■ **TASK OBJECTIVE**: Below are some records. Print exactly the lines between the one holding "nand3_4 | 4 |" and the one holding "met4 | 92 | 0 | 1.3", inclusive, and nothing else.

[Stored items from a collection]
╭──
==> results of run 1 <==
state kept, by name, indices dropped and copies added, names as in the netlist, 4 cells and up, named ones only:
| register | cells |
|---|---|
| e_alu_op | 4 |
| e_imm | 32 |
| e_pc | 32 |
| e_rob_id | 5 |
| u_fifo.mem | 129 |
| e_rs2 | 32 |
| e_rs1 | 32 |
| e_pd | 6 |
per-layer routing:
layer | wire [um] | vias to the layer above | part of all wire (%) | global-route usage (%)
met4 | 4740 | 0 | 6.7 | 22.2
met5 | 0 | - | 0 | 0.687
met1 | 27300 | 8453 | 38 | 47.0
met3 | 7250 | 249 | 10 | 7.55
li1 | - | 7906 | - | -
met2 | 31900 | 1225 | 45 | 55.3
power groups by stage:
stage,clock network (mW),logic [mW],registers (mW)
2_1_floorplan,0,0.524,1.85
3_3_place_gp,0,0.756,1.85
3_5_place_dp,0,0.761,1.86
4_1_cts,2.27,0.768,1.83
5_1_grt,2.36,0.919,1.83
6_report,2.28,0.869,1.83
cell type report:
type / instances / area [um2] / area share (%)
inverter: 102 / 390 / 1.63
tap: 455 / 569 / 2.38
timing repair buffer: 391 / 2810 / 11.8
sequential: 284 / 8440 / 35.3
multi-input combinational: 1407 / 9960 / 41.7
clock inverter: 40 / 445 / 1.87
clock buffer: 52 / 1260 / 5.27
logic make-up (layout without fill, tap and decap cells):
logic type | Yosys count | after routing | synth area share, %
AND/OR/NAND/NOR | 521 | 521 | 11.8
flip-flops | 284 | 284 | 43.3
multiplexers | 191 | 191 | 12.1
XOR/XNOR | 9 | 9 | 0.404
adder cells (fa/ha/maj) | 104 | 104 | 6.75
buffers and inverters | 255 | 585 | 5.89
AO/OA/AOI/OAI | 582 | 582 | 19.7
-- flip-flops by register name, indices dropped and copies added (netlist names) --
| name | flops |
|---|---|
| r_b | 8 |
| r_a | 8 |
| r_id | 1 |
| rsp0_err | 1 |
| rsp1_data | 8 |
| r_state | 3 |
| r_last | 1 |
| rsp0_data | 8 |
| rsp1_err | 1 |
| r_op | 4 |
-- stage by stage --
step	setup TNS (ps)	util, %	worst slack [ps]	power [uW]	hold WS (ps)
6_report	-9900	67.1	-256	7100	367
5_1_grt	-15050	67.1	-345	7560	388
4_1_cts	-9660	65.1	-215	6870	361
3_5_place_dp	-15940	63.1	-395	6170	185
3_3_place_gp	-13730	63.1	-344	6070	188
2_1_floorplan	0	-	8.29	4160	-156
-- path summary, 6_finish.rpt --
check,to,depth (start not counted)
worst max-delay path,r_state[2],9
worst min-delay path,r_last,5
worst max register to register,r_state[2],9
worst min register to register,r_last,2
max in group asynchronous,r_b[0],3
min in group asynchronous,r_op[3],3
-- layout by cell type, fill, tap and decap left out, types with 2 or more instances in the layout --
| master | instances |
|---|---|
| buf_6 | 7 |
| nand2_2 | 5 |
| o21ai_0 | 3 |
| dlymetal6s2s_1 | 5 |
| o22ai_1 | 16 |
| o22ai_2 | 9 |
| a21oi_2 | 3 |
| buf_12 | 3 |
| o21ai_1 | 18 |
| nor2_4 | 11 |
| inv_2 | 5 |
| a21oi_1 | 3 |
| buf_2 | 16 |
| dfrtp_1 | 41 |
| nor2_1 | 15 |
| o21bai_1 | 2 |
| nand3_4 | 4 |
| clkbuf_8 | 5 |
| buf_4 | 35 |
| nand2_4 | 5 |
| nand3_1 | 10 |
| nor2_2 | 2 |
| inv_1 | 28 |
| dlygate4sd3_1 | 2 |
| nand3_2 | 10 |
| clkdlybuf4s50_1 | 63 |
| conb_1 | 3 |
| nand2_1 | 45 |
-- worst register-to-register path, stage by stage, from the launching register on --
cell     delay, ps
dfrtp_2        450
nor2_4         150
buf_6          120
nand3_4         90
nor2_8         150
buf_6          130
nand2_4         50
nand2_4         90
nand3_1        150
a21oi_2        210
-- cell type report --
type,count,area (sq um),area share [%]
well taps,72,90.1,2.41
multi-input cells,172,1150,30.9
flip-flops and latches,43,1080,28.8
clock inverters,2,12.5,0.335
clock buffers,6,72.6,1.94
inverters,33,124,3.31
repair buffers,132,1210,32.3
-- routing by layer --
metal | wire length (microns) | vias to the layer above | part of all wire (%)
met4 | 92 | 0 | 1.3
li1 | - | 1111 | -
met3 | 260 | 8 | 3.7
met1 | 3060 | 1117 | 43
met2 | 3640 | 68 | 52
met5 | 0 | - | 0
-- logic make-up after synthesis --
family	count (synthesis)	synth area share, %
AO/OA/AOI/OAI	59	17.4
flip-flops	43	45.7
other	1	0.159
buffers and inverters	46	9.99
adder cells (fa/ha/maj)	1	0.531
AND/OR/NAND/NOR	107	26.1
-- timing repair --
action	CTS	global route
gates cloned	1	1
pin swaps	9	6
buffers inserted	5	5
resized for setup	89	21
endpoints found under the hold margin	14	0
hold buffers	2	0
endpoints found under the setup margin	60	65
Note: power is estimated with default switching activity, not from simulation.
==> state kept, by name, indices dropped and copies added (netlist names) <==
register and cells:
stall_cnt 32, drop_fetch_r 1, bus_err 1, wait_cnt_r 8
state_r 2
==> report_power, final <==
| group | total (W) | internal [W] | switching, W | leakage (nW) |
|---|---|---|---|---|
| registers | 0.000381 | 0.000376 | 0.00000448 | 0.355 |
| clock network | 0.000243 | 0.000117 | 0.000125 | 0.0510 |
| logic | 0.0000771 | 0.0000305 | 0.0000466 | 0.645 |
**config.mk**
```make
export PLATFORM = sky130hd
export DESIGN_NAME = full_xor_n8
export DESIGN_NICKNAME = d
export VERILOG_FILES = /design/src/rtl/full_xor_n8.sv
export SDC_FILE = /design/constraint.sdc
export NUM_CORES = 1
export LEC_CHECK = 0
export CELL_PAD_IN_SITES_DETAIL_PLACEMENT = 1
export CELL_PAD_IN_SITES_GLOBAL_PLACEMENT = 2
export CORE_AREA = 2 2 263 265
export CTS_CLUSTER_DIAMETER = 150
export CTS_CLUSTER_SIZE = 16
export DETAILED_ROUTE_END_ITERATION = 8
export DIE_AREA = 0 0 265 267
export PLACE_DENSITY = 0.67
export SLEW_MARGIN = 0
export SYNTH_ARGS = -nofsm -noshare
export SYNTH_HDL_FRONTEND = slang
export SYNTH_SLANG_ARGS = --single-unit
```
**constraint.sdc**
```tcl
create_clock -name clk -period 1.1 [get_ports clk]
set_clock_uncertainty 0.1 [all_clocks]
set_input_delay 0.165 -clock clk [delete_from_list [all_inputs] [get_ports clk]]
set_output_delay 0.165 -clock clk [all_outputs]
set_load 0.05 [all_outputs]
```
╰──
■ **SOLUTION TO THIS PROBLEM**:
| nand3_4 | 4 |
| clkbuf_8 | 5 |
| buf_4 | 35 |
| nand2_4 | 5 |
| nand3_1 | 10 |
| nor2_2 | 2 |
| inv_1 | 28 |
| dlygate4sd3_1 | 2 |
| nand3_2 | 10 |
| clkdlybuf4s50_1 | 63 |
| conb_1 | 3 |
| nand2_1 | 45 |
-- worst register-to-register path, stage by stage, from the launching register on --
cell     delay, ps
dfrtp_2        450
nor2_4         150
buf_6          120
nand3_4         90
nor2_8         150
buf_6          130
nand2_4         50
nand2_4         90
nand3_1        150
a21oi_2        210
-- cell type report --
type,count,area (sq um),area share [%]
well taps,72,90.1,2.41
multi-input cells,172,1150,30.9
flip-flops and latches,43,1080,28.8
clock inverters,2,12.5,0.335
clock buffers,6,72.6,1.94
inverters,33,124,3.31
repair buffers,132,1210,32.3
-- routing by layer --
metal | wire length (microns) | vias to the layer above | part of all wire (%)
met4 | 92 | 0 | 1.3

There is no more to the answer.